Hmm, I think there may still be an issue. If I define my well-formedness condition as a separate inductive, the proof that recursively contained values are actually well-formed can't be used for computation:

inductive Value.WF : Value  Prop
  | wf_unit : WF Value.unit
  | wf_map :
    ( x  m, WF x) 
    m.WF Ord.compare 
    WF (Value.map m)

def recursive : {v : Value // v.WF}  {v : Value // v.WF}
  | Value.unit, h => Value.unit, h
  | Value.map m, h => by
    refine Value.map (RBNode.map (λ v => recursive v) m), ?_⟩

In that last line, I can't prove that v is a {v : Value // v.WF} because in order to do that I'd need to pattern match on h (which doesn't seem to be allowed).

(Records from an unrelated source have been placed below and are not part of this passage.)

File: src/rtl/dpmbx_pkg.sv
package dpmbx_pkg;
    typedef enum logic {
        FLAG_IDLE    = 1'b0,
        FLAG_PENDING = 1'b1
    } flag_state_t;

    localparam int unsigned PORTS = 2;
endpackage

File: src/rtl/dpmbx_decode.sv
module dpmbx_decode #(
    parameter int unsigned AW   = 13,
    parameter int unsigned SELF = 0
) (
    input  logic [AW-1:0] addr,
    input  logic          sel,
    input  logic          wr,
    output logic          post_peer,
    output logic          take_own
);
    localparam logic [AW-1:0] TOP_ADDR  = {AW{1'b1}};
    localparam logic [AW-1:0] OWN_BOX   = (SELF == 0) ? TOP_ADDR - 1'b1 : TOP_ADDR;
    localparam logic [AW-1:0] PEER_BOX  = (SELF == 0) ? TOP_ADDR : TOP_ADDR - 1'b1;

    always_comb begin
        post_peer = sel &&  wr && (addr == PEER_BOX);
        take_own  = sel && !wr && (addr == OWN_BOX);
    end
endmodule

File: src/rtl/dpmbx_flag.sv
module dpmbx_flag
    import dpmbx_pkg::*;
(
    input  logic clk,
    input  logic rst_n,
    input  logic post,
    input  logic take,
    output logic irq_n
);
    flag_state_t state_q, state_d;

    always_ff @(posedge clk) begin
        if (!rst_n) state_q <= FLAG_IDLE;
        else        state_q <= state_d;
    end

    always_comb begin
        state_d = state_q;
        unique case (state_q)
            FLAG_IDLE:    if (post) state_d = FLAG_PENDING;
            FLAG_PENDING: if (take && !post) state_d = FLAG_IDLE;
            default:      state_d = FLAG_IDLE;
        endcase
    end

    always_comb begin
        irq_n = (state_q != FLAG_PENDING);
    end

    assert_post_lowers_R3: assert property (@(posedge clk) disable iff (!rst_n)
        post |=> !irq_n);
    assert_take_raises_R5: assert property (@(posedge clk) disable iff (!rst_n)
        (take && !post) |=> irq_n);
    assert_quiet_holds_R6: assert property (@(posedge clk) disable iff (!rst_n)
        (!take && !post) |=> $stable(irq_n));
    assert_post_beats_take_R9: assert property (@(posedge clk) disable iff (!rst_n)
        (take && post) |=> !irq_n);
endmodule

File: src/rtl/dpmbx_irq_unit.sv
module dpmbx_irq_unit
    import dpmbx_pkg::*;
#(
    parameter int unsigned AW = 13
) (
    input  logic          clk,
    input  logic          rst_n,
    input  logic [AW-1:0] a_addr,
    input  logic          a_sel,
    input  logic          a_wr,
    input  logic [AW-1:0] b_addr,
    input  logic          b_sel,
    input  logic          b_wr,
    output logic          a_irq_n,
    output logic          b_irq_n
);
    logic [AW-1:0]    addr_v [PORTS];
    logic [PORTS-1:0] sel_v, wr_v, post_v, take_v, irq_v;

    always_comb begin
        addr_v[0] = a_addr;
        addr_v[1] = b_addr;
        sel_v     = {b_sel, a_sel};
        wr_v      = {b_wr, a_wr};
    end

    for (genvar p = 0; p < PORTS; p++) begin : g_port
        dpmbx_decode #(.AW(AW), .SELF(p)) u_dec (
            .addr      (addr_v[p]),
            .sel       (sel_v[p]),
            .wr        (wr_v[p]),
            .post_peer (post_v[p]),
            .take_own  (take_v[p])
        );
        dpmbx_flag u_flag (
            .clk   (clk),
            .rst_n (rst_n),
            .post  (post_v[PORTS-1-p]),
            .take  (take_v[p]),
            .irq_n (irq_v[p])
        );
    end

    assign a_irq_n = irq_v[0];
    assign b_irq_n = irq_v[1];

    assert_cross_write_b_R4: assert property (@(posedge clk) disable iff (!rst_n)
        (a_sel && a_wr && a_addr == {AW{1'b1}}) |=> !b_irq_n);
endmodule

File: config.mk
export PLATFORM = sky130hd
export DESIGN_NAME = dpmbx_irq_unit
export DESIGN_NICKNAME = d
export VERILOG_FILES = /design/src/rtl/dpmbx_pkg.sv /design/src/rtl/dpmbx_decode.sv /design/src/rtl/dpmbx_flag.sv /design/src/rtl/dpmbx_irq_unit.sv
export SDC_FILE = /design/constraint.sdc
export NUM_CORES = 1
export LEC_CHECK = 0
export BUFFER_PORTS_ARGS = -buffer_cell sky130_fd_sc_hd__buf_4
export CAP_MARGIN = 20
export CORE_AREA = 3 3 40 42
export DETAILED_ROUTE_END_ITERATION = 10
export DIE_AREA = 0 0 43 45
export PLACE_DENSITY_LB_ADDON = 0.1
export SETUP_SLACK_MARGIN = 0.02
export SYNTH_ARGS = -nofsm -noshare
export SYNTH_HDL_FRONTEND = slang
export SYNTH_SLANG_ARGS = --single-unit
File: constraint.sdc
create_clock -name clk -period 1.25 [get_ports clk]
set_input_delay 0.3125 -clock clk [delete_from_list [all_inputs] [get_ports clk]]
set_output_delay 0.3125 -clock clk [all_outputs]
set_load 0.03 [all_outputs]
==> impl_metrics.csv, run 1 <==
group,metric,value,unit
flow_run,maxCapViolations,0,
clock_network,cts_sinks,2,
floorplan,die_w,43,um
power,power,0.289,mW
clock_network,clk_latency,220,ps
cells_and_area,nets,94,
clock_network,cts-root-buf,"clkbuf_4",
logic_synthesis,netlist_instances,23,
sta,finalSetupViolCount,0,
placed_design,gp_congestion,0.647,
detailed_routing,drc,0,
floorplan,die-area,0.00194,sq mm
logic_synthesis,yosysTopAreaCellShare,25.4,%
worst_setup_path,critPathLaunchType,"flip-flop",
cells_and_area,top_regs,"g_port.u_flag.state_q: 2 flops",
cells_and_area,regMostFlops,"g_port.u_flag.state_q",
worst_setup_path,critical_path_class,"flip-flop to output pin",
worst_setup_path,worstPathArrival,740,ps
detailed_routing,postRouteAntennaNets,0,
logic_synthesis,synthTopCellsByArea,"dfxtp_1, nand4_1, nand2_1",
sta,hold_violations,0,
sta,period_share,84.5,%
power,peakVddDrop,265,uV
logic_synthesis,seq_area_frac_synth,25.4,%
detailed_routing,drt_wl_total,696,um
placed_design,numPlacedInstances,72,
power,p_per_area,636,mW/mm^2
sta,tightest_slew,351,ps
cells_and_area,area_growth,188,%
logic_synthesis,syn_nets,55,
logic_synthesis,synth-seq-cells,2,
sta,rsz0062_at_grt,"no",
placed_design,port_buffers,33,
logic_synthesis,netlist_area,158,sq um
cells_and_area,largest_reg_flops,2,
floorplan,core,0.00128,sq mm
hold_path,hp-class,"input pin to flip-flop",
cells_and_area,antenna_cells,0,
detailed_routing,drtIter0Drc,4,
logic_synthesis,synth-main-ff-cell,"dfxtp_1",
detailed_routing,vias,314,
global_route,antenna_found_initial,0,
clock_network,clockBufferDepth,2,
detailed_routing,wl_per_cell,9.28,um
placed_design,hpwlAfterDp,633,um
sta,period_needed,1060,ps
logic_synthesis,syn_avg_cell_area,6.85,sq um
clock_network,path_clk_slew,30,ps
clock_network,post_cts_buffers,0,
floorplan,fp-row-count,13,
global_route,grtUsageTotal,7.81,%
global_route,grt_pass1_wl,1100,um
outcome,outcome,"completed",
sta,fin_worst_skew,0,ps
clock_network,htreeDepth,1,
detailed_routing,drt_pass1_iterations,2,
logic_synthesis,async_reset_ff_share,0,%
worst_setup_path,critPathCaptureType,"output pin",
global_route,grt_max_degree,5,
detailed_routing,vias_per_cell,4.19,
logic_synthesis,synth_edf_count,0,
logic_synthesis,synth_top_area_cell,"dfxtp_1",
cells_and_area,final_cells,75,
sta,slew_violations,0,
logic_synthesis,yosysWarnings,0,
sta,whs,353,ps
worst_setup_path,crit_fanout,2,
logic_synthesis,ys_types,11,
clock_network,hold_buffers,0,
power,p_leak,0.220,nW
floorplan,top_level_ports,34,
clock_network,cts_made_buffers,3,
clock_network,cts_tree,"done",
floorplan,start_util,12.3,%
global_route,grt_pass1_vias,311,
global_route,grt_overflow_total,0,
cells_and_area,drive_gt1_share,63.3,%
clock_network,cts_resized,0,
sta,relSlewSlack,76.4,%
logic_synthesis,synthTopCellsByCount,"nand2_1, nand4_1",
sta,fmax,947,MHz
worst_setup_path,required,940,ps
floorplan,die_h,45,um
==> layout make-up <==
class / instances / area (sq um)
Clock buffer: 3 / 22.5
Tap cell: 15 / 18.8
Inverter: 2 / 7.51
Multi-Input combinational cell: 19 / 110
Sequential cell: 2 / 40.0
Timing Repair Buffer: 34 / 255
Fill cell: 145 / 831
==> stage by stage <==
step / utilization [%] / cell area, sq um / setup WS, ps / setup TNS [ps]
global route: 35.3 / 454 / 89.1 / 0
CTS: 35.3 / 454 / 179 / 0
finish: 35.3 / 454 / 194 / 0
global placement: 33.6 / 432 / -23.9 / -43.2
detailed placement: 33.6 / 432 / -41.7 / -75.3
floorplan: - / 158 / 119 / 0
==> worst paths after layout <==
check / from / endpoint / slack (ps) / cells after the start
setup reg to reg: g_port[0].u_flag.state_q / g_port[0].u_flag.state_q / 630 / 1
setup / recovery: g_port[0].u_flag.state_q / a_irq_n / 190 / 2
hold / removal: a_wr / g_port[1].u_flag.state_q / 350 / 3
hold reg to reg: g_port[1].u_flag.state_q / g_port[1].u_flag.state_q / 470 / 2
==> placed cells by master (no fill, tap or decap) <==
cell      synthesis  final
nand4_1           5      5
nand3_1           2      2
buf_4             0     34
inv_1             2      2
nor4_2            1      1
and3b_1           1      1
o21ai_0           1      1
nor2_1            2      2
clkbuf_4          0      3
nor4_1            1      1
a32o_1            1      1
nand2_1           5      5
dfxtp_1           2      2
==> where the power goes <==
| group | switching (mW) | internal, mW | total (mW) |
|---|---|---|---|
| clock | 0.0353 | 0.106 | 0.141 |
| sequential | 0.00000169 | 0.0644 | 0.0644 |
| combinational | 0.0190 | 0.0645 | 0.0834 |
| total | 0.0543 | 0.235 | 0.289 |
==> cells by family (layout without fill, tap and decap cells) <==
| logic type | after synthesis | in the layout | synth area share, % |
|---|---|---|---|
| buffers and inverters | 2 | 39 | 4.76 |
| AND/OR/NAND/NOR | 17 | 17 | 60.3 |
| AO/OA/AOI/OAI | 2 | 2 | 9.52 |
| flip-flops | 2 | 2 | 25.4 |
==> layer usage <==
| metal | vias up | GRT usage (%) | part of all wire [%] |
|---|---|---|---|
| met3 | 0 | 5.58 | 22 |
| met4 | 0 | 5.42 | 0 |
| met2 | 32 | 10.5 | 40 |
| li1 | 162 | - | - |
| met1 | 120 | 8.61 | 38 |
| met5 | - | 0 | 0 |
==> critical path: stages, from the launching register on <==
cell	delay, ps
dfxtp_1	320
inv_1	40
buf_4	160
Note: power is estimated with default switching activity, not from simulation.
==> run 2: changes to the inputs <==
- clock period: 1.25 -> 1.1 ns (I/O delays scaled with it)
==> run 2 against run 1 <==
Against the previous run: flip-flop and latch count unchanged; cell count is the same; global-route usage shrank 0.33 points; worst setup slack worse by 110 ps; utilization up 0.097 points; clock-buffer cell count stayed put; largest cell class unchanged; clock power rose by 18%.
==> impl_metrics.csv, run 2 (synthesis results as in run 1) <==
group,metric,value,unit
floorplan,top_level_ports,34,
clock_network,cts_sinks,2,
power,p_leak,0.221,nW
floorplan,die-area,0.00194,sq mm
cells_and_area,largest_reg_flops,2,
sta,setup_tns,0,ps
worst_setup_path,required,820,ps
global_route,antenna_found_initial,0,
clock_network,clk_latency,220,ps
worst_setup_path,critPathLaunchType,"flip-flop",
sta,period_needed,1020,ps
worst_setup_path,crit_family,"flip-flops",
worst_setup_path,crit_fanout,2,
power,power,0.334,mW
cells_and_area,drive_gt1_share,65.0,%
cells_and_area,antenna_cells,0,
detailed_routing,wl_per_cell,9.52,um
outcome,outcome,"completed",
placed_design,gp_congestion,0.603,
cells_and_area,fin_area,455,sq um
floorplan,die_h,45,um
sta,hold_violations,0,
placed_design,port_buffers,33,
clock_network,clockBufferDepth,2,
global_route,grt_max_degree,5,
detailed_routing,vias,323,
clock_network,cts_tree,"done",
cells_and_area,n_fill_cell,147,
global_route,grt_overflow_total,0,
cells_and_area,nets,94,
global_route,grt_pass1_vias,297,
flow_run,maxCapViolations,0,
worst_setup_path,worstPathArrival,740,ps
floorplan,fp-row-count,13,
cells_and_area,top_regs,"g_port.u_flag.state_q: 2 flops",
clock_network,post_cts_buffers,0,
sta,fin_worst_skew,0,ps
sta,relSlewSlack,78.5,%
worst_setup_path,cp_num_buf_inv,2,
global_route,grt_pass1_wl,1040,um
sta,whs,298,ps
placed_design,numPlacedInstances,72,
floorplan,start_util,12.3,%
sta,finalSetupViolCount,0,
detailed_routing,drt_wl_total,714,um
cells_and_area,final_common_cell,"buf_4",
hold_path,hp-class,"input pin to flip-flop",
sta,rsz0062_at_grt,"no",
floorplan,die_w,43,um
clock_network,htreeDepth,1,
floorplan,core,0.00128,sq mm
detailed_routing,postRouteAntennaNets,0,
global_route,grtUsageTotal,7.48,%
cells_and_area,final_cell_mix,"buf_4, nand2_1, nand4_1, clkbuf_4",
power,p_per_area,733,mW/mm^2
power,peakVddDrop,435,uV
detailed_routing,drc,0,
worst_setup_path,crit_chain,"inv_1 -> buf_4",
sta,slew_violations,0,
cells_and_area,area_growth,189,%
detailed_routing,drt_pass1_iterations,4,
worst_setup_path,slowest_stage,"dfxtp_1",
clock_network,path_clk_slew,30,ps
detailed_routing,drtIter0Drc,3,
sta,fmax,982,MHz
sta,period_share,92.6,%
detailed_routing,vias_per_cell,4.31,
placed_design,postPlaceCellArea,432,sq um
worst_setup_path,critPathCaptureType,"output pin",
worst_setup_path,cpPeakStageDelay,320,ps
cells_and_area,final_cells,75,
worst_setup_path,critical_path_class,"flip-flop to output pin",
clock_network,cts_made_buffers,3,
sta,tightest_slew,320,ps
cells_and_area,regMostFlops,"g_port.u_flag.state_q",
clock_network,cts-root-buf,"clkbuf_4",
[run 2: final cells by class]
class | count | area (sq um) | area share, %
timing repair buffer | 34 | 255 | 56.0
inverter | 2 | 7.51 | 1.65
tap | 15 | 18.8 | 4.12
sequential | 2 | 41.3 | 9.07
multi-input combinational | 19 | 110 | 24.2
clock buffer | 3 | 22.5 | 4.95
[run 2: stage by stage]
stage / worst slack (ps) / util, %
floorplan: 53.9 / -
global placement: -117 / 33.6
detailed placement: -106 / 33.6
CTS: 67.3 / 35.3
global route: 39.2 / 35.4
finish: 81.6 / 35.4
[run 2: timing repair]
item / in CTS / in global routing
setup endpoints to repair: 0 / 1
hold buffers: 0 / 0
hold endpoints to repair: 0 / 0
gates resized for setup: 0 / 1
[run 2: layer usage]
| layer | up-vias | track usage [%] | part of all wire [%] |
|---|---|---|---|
| li1 | 162 | - | - |
| met1 | 128 | 7.66 | 36 |
| met2 | 33 | 9.88 | 36 |
| met3 | 0 | 8.76 | 28 |
| met4 | 0 | 1.81 | 0 |
| met5 | - | 0 | 0 |
[run 2: path summary, 6_finish.rpt]
kind                            startpoint                       end  slack [ps]  depth (start not counted)
setup / recovery  g_port[1].u_flag.state_q                   b_irq_n          80                          2
hold / removal                        a_wr  g_port[1].u_flag.state_q         300                          3
setup reg to reg  g_port[0].u_flag.state_q  g_port[0].u_flag.state_q         470                          1
hold reg to reg   g_port[1].u_flag.state_q  g_port[1].u_flag.state_q         470                          2
[run 2: report_power, final]
group          internal, mW  switching [mW]
combinational        0.0732          0.0216
sequential           0.0731      0.00000182
clock                 0.121          0.0455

Bbbbbbbbba (Jun 12 2024 at 02:15):

But one problem is that in refine ⟨Value.map f m), ?_⟩, f must take any v : Value as its argument, without the hypothesis v ∈ m so we cannot assert that the output of f is well-formed. Maybe there is an alternate version (or a better use pattern) of map that solves this problem.

Harry Goldstein (Jun 12 2024 at 03:14):

Even if we could show that v ∈ m, I'm not sure we could actually get to the proof that it is a valid Value, but yes, that's an issue too.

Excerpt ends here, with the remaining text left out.